File: src/hdl/opm_pkg.sv
// shared constants, kinds and carriers for the output image mapper
package opm_pkg;

  // object directory indexes used by the output image
  localparam logic [15:0] PACK_OBJ_INDEX = 16'h4500;   // packing mode object
  localparam logic [7:0]  PACK_OBJ_SUB   = 8'h00;      // packing mode subindex
  localparam logic [15:0] AO_OBJ_INDEX   = 16'h6411;   // analog output object
  localparam logic [15:0] DO_OBJ_INDEX   = 16'h6200;   // discrete output object
  localparam logic [15:0] FPC_OBJ_INDEX  = 16'h3200;   // counter output object
  localparam logic [15:0] NO_OBJ_INDEX   = 16'h0000;   // byte beyond the image
  localparam logic [7:0]  SUB_FIRST      = 8'h01;      // first subindex of any span
  localparam logic [7:0]  SUB_NONE       = 8'h00;      // subindex beyond the image

  // packing modes
  localparam logic PACK_UNCOMPRESSED = 1'b0;
  localparam logic PACK_COMPRESSED   = 1'b1;
  localparam logic PACK_RESET        = PACK_UNCOMPRESSED;  // mode after reset

  // image geometry
  localparam int BYTE_BITS   = 8;    // bits per image byte
  localparam int SLOT_BITS   = 32;   // widest slot payload
  localparam int MAX_SLOTS   = 16;   // largest slot count the layout serves
  localparam int ADAPTER_SLOT = 0;   // adapter position, carries no outputs

  // slot data groups, in image order
  localparam int GRP_ANALOG   = 0;
  localparam int GRP_DISCRETE = 1;
  localparam int GRP_COUNTER  = 2;
  localparam int GRP_NONE     = 3;

  // kind of module installed in a slot
  typedef enum logic [2:0] {
    OPM_NONE = 3'h0,   // empty or input-only slot
    OPM_DO2  = 3'h1,   // 2-point discrete or relay output
    OPM_DO4  = 3'h2,   // 4-point discrete output
    OPM_DO8  = 3'h3,   // 8-point discrete output
    OPM_DO16 = 3'h4,   // 16-point discrete output
    OPM_AO2  = 3'h5,   // 2-channel analog output
    OPM_FPC  = 3'h6    // fast pulse counter output word
  } opm_slot_kind_t;

  // one byte of the incoming output image
  typedef struct packed {
    logic       first;   // byte 0 of a new image
    logic [7:0] data;    // image byte
  } opm_beat_t;

  // one object write from the master
  typedef struct packed {
    logic [15:0] index;
    logic [7:0]  sub;
    logic [7:0]  data;
  } opm_obj_wr_t;

  // object reference of an image byte
  typedef struct packed {
    logic [15:0] index;
    logic [7:0]  sub;
  } opm_map_t;

  // payload bits a slot kind carries
  function automatic int kind_bits(opm_slot_kind_t k);
    case (k)
      OPM_DO2:  return 2;
      OPM_DO4:  return 4;
      OPM_DO8:  return 8;
      OPM_DO16: return 16;
      OPM_AO2:  return 32;
      OPM_FPC:  return 16;
      default:  return 0;
    endcase
  endfunction

  // group a slot kind belongs to
  function automatic int kind_group(opm_slot_kind_t k);
    case (k)
      OPM_AO2:  return GRP_ANALOG;
      OPM_FPC:  return GRP_COUNTER;
      OPM_NONE: return GRP_NONE;
      default:  return GRP_DISCRETE;
    endcase
  endfunction

endpackage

------------------------

**Exercise**. Word for word, write out the entries above again.

**Reply to the exercise**.
File: src/hdl/opm_pkg.sv
// shared constants, kinds and carriers for the output image mapper
package opm_pkg;

  // object directory indexes used by the output image
  localparam logic [15:0] PACK_OBJ_INDEX = 16'h4500;   // packing mode object
  localparam logic [7:0]  PACK_OBJ_SUB   = 8'h00;      // packing mode subindex
  localparam logic [15:0] AO_OBJ_INDEX   = 16'h6411;   // analog output object
  localparam logic [15:0] DO_OBJ_INDEX   = 16'h6200;   // discrete output object
  localparam logic [15:0] FPC_OBJ_INDEX  = 16'h3200;   // counter output object
  localparam logic [15:0] NO_OBJ_INDEX   = 16'h0000;   // byte beyond the image
  localparam logic [7:0]  SUB_FIRST      = 8'h01;      // first subindex of any span
  localparam logic [7:0]  SUB_NONE       = 8'h00;      // subindex beyond the image

  // packing modes
  localparam logic PACK_UNCOMPRESSED = 1'b0;
  localparam logic PACK_COMPRESSED   = 1'b1;
  localparam logic PACK_RESET        = PACK_UNCOMPRESSED;  // mode after reset

  // image geometry
  localparam int BYTE_BITS   = 8;    // bits per image byte
  localparam int SLOT_BITS   = 32;   // widest slot payload
  localparam int MAX_SLOTS   = 16;   // largest slot count the layout serves
  localparam int ADAPTER_SLOT = 0;   // adapter position, carries no outputs

  // slot data groups, in image order
  localparam int GRP_ANALOG   = 0;
  localparam int GRP_DISCRETE = 1;
  localparam int GRP_COUNTER  = 2;
  localparam int GRP_NONE     = 3;

  // kind of module installed in a slot
  typedef enum logic [2:0] {
    OPM_NONE = 3'h0,   // empty or input-only slot
    OPM_DO2  = 3'h1,   // 2-point discrete or relay output
    OPM_DO4  = 3'h2,   // 4-point discrete output
    OPM_DO8  = 3'h3,   // 8-point discrete output
    OPM_DO16 = 3'h4,   // 16-point discrete output
    OPM_AO2  = 3'h5,   // 2-channel analog output
    OPM_FPC  = 3'h6    // fast pulse counter output word
  } opm_slot_kind_t;

  // one byte of the incoming output image
  typedef struct packed {
    logic       first;   // byte 0 of a new image
    logic [7:0] data;    // image byte
  } opm_beat_t;

  // one object write from the master
  typedef struct packed {
    logic [15:0] index;
    logic [7:0]  sub;
    logic [7:0]  data;
  } opm_obj_wr_t;

  // object reference of an image byte
  typedef struct packed {
    logic [15:0] index;
    logic [7:0]  sub;
  } opm_map_t;

  // payload bits a slot kind carries
  function automatic int kind_bits(opm_slot_kind_t k);
    case (k)
      OPM_DO2:  return 2;
      OPM_DO4:  return 4;
      OPM_DO8:  return 8;
      OPM_DO16: return 16;
      OPM_AO2:  return 32;
      OPM_FPC:  return 16;
      default:  return 0;
    endcase
  endfunction

  // group a slot kind belongs to
  function automatic int kind_group(opm_slot_kind_t k);
    case (k)
      OPM_AO2:  return GRP_ANALOG;
      OPM_FPC:  return GRP_COUNTER;
      OPM_NONE: return GRP_NONE;
      default:  return GRP_DISCRETE;
    endcase
  endfunction

endpackage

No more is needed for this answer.